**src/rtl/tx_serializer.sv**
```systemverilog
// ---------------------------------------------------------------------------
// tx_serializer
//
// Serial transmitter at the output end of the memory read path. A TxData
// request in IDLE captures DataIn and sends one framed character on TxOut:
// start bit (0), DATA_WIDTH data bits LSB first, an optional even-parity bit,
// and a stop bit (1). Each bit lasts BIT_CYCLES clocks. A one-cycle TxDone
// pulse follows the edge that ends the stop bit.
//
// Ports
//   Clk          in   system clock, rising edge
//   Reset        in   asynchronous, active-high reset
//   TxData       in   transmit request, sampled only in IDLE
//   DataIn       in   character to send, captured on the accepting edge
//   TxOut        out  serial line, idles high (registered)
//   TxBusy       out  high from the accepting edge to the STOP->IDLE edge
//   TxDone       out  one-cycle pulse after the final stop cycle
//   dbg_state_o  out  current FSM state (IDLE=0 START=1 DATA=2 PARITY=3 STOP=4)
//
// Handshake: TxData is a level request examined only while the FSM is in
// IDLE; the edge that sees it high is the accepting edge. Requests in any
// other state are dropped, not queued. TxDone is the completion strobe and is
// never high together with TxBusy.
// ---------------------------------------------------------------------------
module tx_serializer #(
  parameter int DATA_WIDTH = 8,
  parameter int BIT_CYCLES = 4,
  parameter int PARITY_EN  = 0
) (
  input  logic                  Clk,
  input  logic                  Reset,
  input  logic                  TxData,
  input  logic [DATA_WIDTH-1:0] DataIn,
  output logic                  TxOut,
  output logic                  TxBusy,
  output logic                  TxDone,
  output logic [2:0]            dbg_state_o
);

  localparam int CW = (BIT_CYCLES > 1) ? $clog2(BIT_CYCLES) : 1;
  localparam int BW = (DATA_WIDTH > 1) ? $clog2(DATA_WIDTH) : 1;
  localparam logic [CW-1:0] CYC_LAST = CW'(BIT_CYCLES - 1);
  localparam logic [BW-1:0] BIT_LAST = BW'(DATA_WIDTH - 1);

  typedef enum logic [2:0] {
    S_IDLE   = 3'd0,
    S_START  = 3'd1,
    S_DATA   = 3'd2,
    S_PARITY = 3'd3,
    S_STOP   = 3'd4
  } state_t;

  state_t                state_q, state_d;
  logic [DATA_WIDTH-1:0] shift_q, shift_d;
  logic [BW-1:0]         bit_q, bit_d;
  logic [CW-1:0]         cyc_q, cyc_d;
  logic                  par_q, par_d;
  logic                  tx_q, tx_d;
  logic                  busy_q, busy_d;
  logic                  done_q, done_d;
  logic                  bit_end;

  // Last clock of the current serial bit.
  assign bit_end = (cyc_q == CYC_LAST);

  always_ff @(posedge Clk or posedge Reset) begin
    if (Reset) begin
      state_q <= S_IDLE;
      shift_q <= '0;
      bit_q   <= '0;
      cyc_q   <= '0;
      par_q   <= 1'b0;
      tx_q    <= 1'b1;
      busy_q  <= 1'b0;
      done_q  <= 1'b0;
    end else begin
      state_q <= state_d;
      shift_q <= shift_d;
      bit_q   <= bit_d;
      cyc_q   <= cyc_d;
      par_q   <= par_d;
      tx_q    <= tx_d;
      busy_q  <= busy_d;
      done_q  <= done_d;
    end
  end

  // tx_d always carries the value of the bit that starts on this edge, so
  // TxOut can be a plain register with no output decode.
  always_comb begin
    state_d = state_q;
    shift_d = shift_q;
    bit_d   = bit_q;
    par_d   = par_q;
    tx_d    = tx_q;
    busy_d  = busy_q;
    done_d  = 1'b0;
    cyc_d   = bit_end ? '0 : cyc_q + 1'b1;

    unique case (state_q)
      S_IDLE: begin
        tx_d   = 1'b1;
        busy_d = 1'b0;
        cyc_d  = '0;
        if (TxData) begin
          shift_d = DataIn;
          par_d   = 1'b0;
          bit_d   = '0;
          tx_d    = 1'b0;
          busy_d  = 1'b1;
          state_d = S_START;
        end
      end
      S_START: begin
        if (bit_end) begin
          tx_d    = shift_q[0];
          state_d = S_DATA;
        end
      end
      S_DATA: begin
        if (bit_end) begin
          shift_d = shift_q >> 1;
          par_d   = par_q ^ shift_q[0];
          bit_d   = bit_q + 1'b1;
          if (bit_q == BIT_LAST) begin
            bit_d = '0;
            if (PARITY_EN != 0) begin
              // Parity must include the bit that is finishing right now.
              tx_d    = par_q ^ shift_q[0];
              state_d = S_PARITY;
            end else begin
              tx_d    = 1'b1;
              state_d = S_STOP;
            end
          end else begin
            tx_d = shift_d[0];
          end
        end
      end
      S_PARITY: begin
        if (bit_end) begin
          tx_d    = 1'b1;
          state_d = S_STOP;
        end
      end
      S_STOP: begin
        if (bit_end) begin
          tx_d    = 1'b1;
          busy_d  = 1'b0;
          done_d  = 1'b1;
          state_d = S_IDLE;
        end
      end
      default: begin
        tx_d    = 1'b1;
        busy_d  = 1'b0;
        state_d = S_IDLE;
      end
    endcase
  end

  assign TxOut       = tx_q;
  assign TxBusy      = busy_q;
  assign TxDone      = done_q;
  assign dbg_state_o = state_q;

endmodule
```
********************
### Prompt
Taking the listing as a whole, count how many of its lines contain the word "else", and reply with that count alone.

### Problem solution
3